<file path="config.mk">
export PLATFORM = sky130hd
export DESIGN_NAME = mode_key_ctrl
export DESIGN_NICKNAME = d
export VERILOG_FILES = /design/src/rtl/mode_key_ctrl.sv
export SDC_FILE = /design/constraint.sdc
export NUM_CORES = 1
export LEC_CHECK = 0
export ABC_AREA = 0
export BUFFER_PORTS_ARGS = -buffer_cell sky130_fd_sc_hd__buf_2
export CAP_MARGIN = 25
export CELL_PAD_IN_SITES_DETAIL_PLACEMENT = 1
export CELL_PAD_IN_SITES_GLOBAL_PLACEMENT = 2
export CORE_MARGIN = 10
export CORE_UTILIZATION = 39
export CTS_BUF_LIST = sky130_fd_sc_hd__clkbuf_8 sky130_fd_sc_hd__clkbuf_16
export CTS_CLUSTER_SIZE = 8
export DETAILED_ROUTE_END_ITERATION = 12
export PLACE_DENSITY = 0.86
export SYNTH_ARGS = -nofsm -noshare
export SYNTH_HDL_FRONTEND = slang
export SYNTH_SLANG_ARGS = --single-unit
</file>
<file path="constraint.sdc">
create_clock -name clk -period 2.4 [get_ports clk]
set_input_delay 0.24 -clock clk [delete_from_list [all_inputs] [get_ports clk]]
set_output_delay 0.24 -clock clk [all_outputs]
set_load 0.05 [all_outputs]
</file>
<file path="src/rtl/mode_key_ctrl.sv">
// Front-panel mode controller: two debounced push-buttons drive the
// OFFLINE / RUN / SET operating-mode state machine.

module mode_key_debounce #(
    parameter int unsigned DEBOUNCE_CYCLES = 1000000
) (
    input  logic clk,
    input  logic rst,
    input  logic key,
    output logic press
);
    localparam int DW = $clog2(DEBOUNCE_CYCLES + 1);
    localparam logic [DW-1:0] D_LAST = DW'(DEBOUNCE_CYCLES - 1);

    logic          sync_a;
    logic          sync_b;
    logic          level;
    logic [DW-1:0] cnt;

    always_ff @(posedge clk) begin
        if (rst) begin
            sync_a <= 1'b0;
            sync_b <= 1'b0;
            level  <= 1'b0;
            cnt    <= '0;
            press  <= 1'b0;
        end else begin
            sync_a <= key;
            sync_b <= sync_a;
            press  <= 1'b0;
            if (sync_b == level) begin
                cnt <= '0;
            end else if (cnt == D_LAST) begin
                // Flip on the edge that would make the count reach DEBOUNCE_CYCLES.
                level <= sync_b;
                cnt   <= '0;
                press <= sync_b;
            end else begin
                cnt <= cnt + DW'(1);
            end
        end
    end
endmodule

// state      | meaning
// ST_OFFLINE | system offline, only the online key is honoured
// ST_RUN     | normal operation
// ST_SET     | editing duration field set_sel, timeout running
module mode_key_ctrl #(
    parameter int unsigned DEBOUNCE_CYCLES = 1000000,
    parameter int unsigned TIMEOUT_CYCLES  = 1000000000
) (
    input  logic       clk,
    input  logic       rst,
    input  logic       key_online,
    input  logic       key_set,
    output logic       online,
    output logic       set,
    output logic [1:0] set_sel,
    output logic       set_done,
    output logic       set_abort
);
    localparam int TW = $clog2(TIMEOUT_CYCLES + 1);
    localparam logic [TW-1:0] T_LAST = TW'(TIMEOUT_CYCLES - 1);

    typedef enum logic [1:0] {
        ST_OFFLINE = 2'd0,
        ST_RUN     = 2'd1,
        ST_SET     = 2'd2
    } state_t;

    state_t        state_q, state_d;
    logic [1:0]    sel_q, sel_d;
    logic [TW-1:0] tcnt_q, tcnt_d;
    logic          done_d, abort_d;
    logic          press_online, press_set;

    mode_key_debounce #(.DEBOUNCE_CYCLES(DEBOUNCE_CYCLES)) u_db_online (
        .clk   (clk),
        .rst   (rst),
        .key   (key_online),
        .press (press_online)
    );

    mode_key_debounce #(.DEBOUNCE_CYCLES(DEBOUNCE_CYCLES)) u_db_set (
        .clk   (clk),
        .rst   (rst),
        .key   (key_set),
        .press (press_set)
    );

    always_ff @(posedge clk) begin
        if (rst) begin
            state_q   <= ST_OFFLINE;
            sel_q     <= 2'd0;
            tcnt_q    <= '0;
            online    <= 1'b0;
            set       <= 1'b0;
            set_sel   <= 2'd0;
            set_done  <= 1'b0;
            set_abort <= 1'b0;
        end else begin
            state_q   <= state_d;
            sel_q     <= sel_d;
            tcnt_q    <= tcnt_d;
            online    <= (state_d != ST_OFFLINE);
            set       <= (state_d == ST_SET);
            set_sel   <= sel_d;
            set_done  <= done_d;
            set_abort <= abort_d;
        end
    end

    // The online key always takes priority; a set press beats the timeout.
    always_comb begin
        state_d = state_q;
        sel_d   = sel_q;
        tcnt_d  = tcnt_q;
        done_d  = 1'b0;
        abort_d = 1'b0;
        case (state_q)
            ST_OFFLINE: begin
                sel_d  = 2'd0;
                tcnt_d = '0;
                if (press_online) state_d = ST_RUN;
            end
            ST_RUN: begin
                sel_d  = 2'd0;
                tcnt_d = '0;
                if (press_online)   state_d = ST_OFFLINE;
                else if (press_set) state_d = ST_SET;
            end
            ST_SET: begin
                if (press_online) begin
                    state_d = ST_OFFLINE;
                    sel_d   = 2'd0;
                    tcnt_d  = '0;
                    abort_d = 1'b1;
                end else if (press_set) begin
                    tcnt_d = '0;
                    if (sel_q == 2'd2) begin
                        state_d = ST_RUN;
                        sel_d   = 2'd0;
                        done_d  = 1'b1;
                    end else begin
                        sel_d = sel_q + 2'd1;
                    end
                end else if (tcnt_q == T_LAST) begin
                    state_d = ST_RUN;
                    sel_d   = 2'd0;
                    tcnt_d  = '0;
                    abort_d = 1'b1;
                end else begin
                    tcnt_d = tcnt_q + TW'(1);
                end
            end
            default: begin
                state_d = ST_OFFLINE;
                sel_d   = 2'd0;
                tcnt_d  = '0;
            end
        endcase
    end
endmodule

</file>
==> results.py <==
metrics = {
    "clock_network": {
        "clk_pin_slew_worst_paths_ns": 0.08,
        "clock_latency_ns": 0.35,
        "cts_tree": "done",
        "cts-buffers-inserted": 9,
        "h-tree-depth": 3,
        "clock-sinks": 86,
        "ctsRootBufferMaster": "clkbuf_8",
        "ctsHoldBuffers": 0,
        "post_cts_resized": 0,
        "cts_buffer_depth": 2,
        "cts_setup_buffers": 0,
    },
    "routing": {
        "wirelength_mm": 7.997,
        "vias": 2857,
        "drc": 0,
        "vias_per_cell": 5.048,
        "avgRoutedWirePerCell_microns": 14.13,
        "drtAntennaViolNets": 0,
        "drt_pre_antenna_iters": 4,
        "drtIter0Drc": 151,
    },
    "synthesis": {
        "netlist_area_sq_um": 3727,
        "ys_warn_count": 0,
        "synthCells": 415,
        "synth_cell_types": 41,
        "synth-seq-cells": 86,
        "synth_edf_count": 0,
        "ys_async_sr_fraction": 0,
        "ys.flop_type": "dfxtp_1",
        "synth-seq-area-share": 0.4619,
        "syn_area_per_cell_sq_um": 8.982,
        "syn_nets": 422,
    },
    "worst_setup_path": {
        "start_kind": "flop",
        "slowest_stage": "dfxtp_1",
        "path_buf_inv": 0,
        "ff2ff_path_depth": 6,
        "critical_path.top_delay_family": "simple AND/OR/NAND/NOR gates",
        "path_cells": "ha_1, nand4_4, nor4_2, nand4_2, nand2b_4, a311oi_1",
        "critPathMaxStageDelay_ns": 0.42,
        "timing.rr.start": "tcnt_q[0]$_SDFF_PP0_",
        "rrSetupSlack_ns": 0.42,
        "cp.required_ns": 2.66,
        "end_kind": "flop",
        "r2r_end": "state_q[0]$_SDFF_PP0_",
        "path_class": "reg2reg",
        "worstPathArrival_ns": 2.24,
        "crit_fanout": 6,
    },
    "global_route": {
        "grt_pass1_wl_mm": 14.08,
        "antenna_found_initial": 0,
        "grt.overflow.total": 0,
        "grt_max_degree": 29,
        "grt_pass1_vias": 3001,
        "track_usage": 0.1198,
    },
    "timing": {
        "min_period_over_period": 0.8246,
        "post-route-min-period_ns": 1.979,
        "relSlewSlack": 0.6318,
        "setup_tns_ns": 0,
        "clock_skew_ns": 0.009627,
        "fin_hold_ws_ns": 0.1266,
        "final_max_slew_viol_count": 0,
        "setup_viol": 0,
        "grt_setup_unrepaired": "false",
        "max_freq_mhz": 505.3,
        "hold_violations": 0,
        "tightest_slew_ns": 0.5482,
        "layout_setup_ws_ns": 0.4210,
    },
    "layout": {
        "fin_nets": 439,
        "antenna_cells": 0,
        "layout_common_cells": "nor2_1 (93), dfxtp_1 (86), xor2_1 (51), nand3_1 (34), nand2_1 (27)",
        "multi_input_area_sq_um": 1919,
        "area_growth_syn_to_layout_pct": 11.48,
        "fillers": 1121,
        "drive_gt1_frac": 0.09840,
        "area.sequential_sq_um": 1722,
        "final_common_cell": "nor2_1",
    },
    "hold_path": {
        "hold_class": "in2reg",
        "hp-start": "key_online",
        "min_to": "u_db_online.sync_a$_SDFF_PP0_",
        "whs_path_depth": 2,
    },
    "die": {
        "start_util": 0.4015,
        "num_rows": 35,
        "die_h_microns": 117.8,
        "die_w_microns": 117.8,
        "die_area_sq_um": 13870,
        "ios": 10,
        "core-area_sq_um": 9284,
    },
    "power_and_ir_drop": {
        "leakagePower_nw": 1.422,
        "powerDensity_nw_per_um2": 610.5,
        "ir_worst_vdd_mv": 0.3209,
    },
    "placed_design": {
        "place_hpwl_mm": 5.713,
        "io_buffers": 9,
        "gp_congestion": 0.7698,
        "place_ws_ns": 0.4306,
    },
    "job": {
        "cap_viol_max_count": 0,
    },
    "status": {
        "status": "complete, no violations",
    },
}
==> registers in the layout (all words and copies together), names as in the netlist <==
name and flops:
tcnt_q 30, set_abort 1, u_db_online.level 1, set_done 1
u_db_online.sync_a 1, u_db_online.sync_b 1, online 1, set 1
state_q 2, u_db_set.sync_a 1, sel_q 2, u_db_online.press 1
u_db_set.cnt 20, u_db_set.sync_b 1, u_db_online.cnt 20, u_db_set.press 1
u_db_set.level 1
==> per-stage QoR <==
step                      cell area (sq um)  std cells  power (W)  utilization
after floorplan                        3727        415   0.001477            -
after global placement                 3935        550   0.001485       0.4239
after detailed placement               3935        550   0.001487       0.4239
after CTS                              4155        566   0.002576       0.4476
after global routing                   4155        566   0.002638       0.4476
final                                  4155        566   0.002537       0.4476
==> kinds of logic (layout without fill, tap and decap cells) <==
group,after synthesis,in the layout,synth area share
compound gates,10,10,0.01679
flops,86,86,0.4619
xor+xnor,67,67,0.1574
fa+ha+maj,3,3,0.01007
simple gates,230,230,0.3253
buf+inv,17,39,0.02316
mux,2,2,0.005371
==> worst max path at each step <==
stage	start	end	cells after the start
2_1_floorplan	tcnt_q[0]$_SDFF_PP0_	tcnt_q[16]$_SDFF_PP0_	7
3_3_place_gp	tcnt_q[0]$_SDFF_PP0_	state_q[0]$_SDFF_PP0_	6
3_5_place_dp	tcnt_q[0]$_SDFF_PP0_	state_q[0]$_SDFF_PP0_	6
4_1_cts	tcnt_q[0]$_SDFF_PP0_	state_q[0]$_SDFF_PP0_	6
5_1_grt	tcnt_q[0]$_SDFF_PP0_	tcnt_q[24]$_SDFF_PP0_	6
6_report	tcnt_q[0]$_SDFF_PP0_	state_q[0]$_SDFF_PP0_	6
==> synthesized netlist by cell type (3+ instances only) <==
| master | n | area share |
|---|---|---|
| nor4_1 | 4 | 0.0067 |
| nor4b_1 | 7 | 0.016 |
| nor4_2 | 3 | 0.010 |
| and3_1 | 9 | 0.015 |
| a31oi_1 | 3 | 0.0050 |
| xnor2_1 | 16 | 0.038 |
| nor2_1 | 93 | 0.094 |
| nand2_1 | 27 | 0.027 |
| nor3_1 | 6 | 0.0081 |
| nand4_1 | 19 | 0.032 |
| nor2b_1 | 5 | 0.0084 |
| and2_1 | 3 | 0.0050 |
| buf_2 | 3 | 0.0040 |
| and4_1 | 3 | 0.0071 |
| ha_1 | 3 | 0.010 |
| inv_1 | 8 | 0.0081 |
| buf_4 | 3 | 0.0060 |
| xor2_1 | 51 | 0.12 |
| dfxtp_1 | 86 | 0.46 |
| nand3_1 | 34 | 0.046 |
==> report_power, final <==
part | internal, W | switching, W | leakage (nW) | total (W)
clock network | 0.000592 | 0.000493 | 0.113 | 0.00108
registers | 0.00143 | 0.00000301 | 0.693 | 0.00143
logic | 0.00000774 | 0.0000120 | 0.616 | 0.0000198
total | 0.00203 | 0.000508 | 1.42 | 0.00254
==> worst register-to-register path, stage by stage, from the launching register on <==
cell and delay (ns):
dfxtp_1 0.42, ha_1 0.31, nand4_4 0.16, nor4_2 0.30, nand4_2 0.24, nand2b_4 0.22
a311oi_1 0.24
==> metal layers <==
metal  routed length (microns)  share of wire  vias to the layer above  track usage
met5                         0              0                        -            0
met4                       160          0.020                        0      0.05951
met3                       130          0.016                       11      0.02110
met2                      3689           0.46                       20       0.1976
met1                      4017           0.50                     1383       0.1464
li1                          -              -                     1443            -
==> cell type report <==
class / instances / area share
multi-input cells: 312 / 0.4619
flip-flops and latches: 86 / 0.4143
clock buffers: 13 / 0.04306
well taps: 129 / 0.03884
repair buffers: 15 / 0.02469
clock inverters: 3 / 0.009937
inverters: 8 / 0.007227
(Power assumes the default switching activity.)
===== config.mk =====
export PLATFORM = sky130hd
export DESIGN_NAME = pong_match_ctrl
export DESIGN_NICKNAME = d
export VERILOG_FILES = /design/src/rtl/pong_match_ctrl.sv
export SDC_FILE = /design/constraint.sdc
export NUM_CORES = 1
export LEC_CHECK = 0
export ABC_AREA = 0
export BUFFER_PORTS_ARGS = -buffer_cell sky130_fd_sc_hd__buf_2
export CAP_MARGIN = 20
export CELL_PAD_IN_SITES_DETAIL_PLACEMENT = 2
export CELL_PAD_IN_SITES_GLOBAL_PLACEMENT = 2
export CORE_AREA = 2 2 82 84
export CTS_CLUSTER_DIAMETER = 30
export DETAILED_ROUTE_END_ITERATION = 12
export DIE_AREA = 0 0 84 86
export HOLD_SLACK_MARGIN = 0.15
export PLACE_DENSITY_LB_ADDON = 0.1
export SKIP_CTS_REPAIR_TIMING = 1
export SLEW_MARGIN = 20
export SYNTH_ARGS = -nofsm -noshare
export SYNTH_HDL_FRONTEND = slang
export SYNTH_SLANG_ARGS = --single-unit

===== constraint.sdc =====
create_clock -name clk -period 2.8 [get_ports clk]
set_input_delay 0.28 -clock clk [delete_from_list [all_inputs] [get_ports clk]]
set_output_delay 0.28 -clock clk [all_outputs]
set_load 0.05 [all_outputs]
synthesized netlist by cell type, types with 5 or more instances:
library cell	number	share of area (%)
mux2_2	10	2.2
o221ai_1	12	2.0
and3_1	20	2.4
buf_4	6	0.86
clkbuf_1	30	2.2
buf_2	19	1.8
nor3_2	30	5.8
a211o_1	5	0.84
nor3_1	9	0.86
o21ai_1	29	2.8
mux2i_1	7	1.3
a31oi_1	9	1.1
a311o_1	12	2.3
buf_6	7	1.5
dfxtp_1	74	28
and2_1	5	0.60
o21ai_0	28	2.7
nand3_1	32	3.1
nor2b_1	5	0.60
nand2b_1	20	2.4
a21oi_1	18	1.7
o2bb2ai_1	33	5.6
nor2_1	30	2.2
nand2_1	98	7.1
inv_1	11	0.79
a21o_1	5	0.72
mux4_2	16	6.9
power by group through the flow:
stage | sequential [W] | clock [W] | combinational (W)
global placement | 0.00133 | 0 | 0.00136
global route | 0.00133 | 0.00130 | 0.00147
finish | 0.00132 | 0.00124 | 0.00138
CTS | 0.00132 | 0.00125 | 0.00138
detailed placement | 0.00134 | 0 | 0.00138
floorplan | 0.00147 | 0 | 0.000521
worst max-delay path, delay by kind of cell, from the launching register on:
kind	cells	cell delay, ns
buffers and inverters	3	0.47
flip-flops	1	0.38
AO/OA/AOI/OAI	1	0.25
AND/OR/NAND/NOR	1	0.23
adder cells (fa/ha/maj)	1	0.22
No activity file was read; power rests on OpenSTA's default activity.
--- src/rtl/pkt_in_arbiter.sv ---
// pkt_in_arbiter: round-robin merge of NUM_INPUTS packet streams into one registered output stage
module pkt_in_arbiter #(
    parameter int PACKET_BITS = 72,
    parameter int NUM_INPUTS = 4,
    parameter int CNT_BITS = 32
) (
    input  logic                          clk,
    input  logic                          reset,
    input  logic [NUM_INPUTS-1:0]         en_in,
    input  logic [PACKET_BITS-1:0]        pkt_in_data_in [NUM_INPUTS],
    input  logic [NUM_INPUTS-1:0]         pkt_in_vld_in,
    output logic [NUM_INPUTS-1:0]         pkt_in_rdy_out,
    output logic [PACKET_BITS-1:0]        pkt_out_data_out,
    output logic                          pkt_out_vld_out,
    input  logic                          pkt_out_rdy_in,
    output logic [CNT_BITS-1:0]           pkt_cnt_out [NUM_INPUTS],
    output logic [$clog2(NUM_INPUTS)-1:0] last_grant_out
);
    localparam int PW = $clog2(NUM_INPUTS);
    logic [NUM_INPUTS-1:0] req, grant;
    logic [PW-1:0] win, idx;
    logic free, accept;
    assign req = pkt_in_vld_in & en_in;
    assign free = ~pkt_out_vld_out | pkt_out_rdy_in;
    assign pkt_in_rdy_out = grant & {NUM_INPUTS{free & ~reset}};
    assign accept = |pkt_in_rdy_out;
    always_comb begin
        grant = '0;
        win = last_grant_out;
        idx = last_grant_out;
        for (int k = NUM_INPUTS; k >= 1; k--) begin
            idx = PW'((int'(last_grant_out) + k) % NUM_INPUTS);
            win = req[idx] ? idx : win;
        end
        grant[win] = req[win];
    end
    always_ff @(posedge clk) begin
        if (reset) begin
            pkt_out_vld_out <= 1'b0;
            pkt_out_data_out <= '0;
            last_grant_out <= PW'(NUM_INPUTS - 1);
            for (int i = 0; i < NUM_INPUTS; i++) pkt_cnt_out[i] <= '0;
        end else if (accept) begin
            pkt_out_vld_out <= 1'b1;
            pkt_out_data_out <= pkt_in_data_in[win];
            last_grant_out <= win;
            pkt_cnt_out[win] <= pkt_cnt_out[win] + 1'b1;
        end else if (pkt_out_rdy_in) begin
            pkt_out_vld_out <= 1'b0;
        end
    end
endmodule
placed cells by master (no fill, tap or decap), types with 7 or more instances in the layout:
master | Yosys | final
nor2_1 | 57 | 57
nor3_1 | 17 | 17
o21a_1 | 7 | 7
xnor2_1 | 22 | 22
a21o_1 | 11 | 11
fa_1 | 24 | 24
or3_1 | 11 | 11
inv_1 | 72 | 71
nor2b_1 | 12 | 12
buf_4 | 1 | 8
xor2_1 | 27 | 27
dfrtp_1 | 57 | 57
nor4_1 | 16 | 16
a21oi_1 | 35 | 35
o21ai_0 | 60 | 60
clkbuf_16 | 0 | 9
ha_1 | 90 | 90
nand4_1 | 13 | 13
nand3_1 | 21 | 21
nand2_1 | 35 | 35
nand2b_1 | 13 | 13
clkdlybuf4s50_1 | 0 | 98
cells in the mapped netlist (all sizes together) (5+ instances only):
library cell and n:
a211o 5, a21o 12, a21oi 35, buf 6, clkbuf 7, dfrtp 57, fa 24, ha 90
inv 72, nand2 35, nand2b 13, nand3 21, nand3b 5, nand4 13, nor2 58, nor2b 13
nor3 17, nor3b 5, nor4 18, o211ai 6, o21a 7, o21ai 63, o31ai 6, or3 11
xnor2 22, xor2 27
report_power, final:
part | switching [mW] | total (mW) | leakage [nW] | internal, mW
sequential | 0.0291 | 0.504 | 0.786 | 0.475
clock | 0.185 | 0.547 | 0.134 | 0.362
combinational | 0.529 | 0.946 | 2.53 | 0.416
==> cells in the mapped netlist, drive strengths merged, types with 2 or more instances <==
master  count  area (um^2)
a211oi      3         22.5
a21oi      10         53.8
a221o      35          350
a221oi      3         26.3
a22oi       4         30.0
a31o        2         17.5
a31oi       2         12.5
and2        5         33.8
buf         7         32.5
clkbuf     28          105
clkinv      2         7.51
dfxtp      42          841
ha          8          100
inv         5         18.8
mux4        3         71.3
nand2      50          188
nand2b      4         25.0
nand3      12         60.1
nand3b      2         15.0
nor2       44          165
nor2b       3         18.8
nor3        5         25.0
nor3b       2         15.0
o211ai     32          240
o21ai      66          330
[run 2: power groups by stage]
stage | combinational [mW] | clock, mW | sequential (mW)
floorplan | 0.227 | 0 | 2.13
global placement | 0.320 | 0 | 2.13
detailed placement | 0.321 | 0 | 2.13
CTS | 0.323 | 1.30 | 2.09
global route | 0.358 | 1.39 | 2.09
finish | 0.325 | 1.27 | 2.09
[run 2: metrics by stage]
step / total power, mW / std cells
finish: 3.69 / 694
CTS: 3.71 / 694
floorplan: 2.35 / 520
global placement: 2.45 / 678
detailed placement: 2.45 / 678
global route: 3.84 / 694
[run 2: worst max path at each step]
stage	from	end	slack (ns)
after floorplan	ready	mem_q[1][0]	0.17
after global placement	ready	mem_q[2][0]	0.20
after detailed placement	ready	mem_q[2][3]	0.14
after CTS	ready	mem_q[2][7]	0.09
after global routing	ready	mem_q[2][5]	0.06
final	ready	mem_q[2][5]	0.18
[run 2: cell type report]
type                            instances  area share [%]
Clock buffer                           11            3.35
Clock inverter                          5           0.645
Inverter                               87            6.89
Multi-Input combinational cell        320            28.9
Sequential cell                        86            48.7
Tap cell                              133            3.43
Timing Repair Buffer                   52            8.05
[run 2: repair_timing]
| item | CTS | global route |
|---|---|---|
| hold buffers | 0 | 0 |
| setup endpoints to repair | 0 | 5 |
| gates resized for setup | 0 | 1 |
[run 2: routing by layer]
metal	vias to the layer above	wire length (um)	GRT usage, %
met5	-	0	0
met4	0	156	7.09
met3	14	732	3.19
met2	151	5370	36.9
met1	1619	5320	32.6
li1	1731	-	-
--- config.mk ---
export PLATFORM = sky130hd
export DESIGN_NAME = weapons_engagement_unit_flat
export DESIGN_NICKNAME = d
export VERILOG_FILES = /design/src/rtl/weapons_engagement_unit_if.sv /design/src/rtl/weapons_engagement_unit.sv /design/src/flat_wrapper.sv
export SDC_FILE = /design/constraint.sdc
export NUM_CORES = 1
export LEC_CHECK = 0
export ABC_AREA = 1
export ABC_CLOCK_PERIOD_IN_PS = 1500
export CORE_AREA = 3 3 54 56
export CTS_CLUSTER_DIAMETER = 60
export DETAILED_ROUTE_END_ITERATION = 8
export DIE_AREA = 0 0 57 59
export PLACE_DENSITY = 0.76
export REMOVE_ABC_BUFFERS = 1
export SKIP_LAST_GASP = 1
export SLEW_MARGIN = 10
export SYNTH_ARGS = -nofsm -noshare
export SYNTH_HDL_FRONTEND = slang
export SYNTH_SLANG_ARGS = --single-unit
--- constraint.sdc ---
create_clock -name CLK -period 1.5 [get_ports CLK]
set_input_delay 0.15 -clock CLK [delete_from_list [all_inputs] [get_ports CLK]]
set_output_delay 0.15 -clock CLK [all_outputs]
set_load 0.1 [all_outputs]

* * *

● What you are asked to do
Only the lines above from the line with "global placement | 0.320 | 0 | 2.13" to the line with "global route: 3.84 / 694", those two lines included, should be reproduced exactly.

● Task output
global placement | 0.320 | 0 | 2.13
detailed placement | 0.321 | 0 | 2.13
CTS | 0.323 | 1.30 | 2.09
global route | 0.358 | 1.39 | 2.09
finish | 0.325 | 1.27 | 2.09
[run 2: metrics by stage]
step / total power, mW / std cells
finish: 3.69 / 694
CTS: 3.71 / 694
floorplan: 2.35 / 520
global placement: 2.45 / 678
detailed placement: 2.45 / 678
global route: 3.84 / 694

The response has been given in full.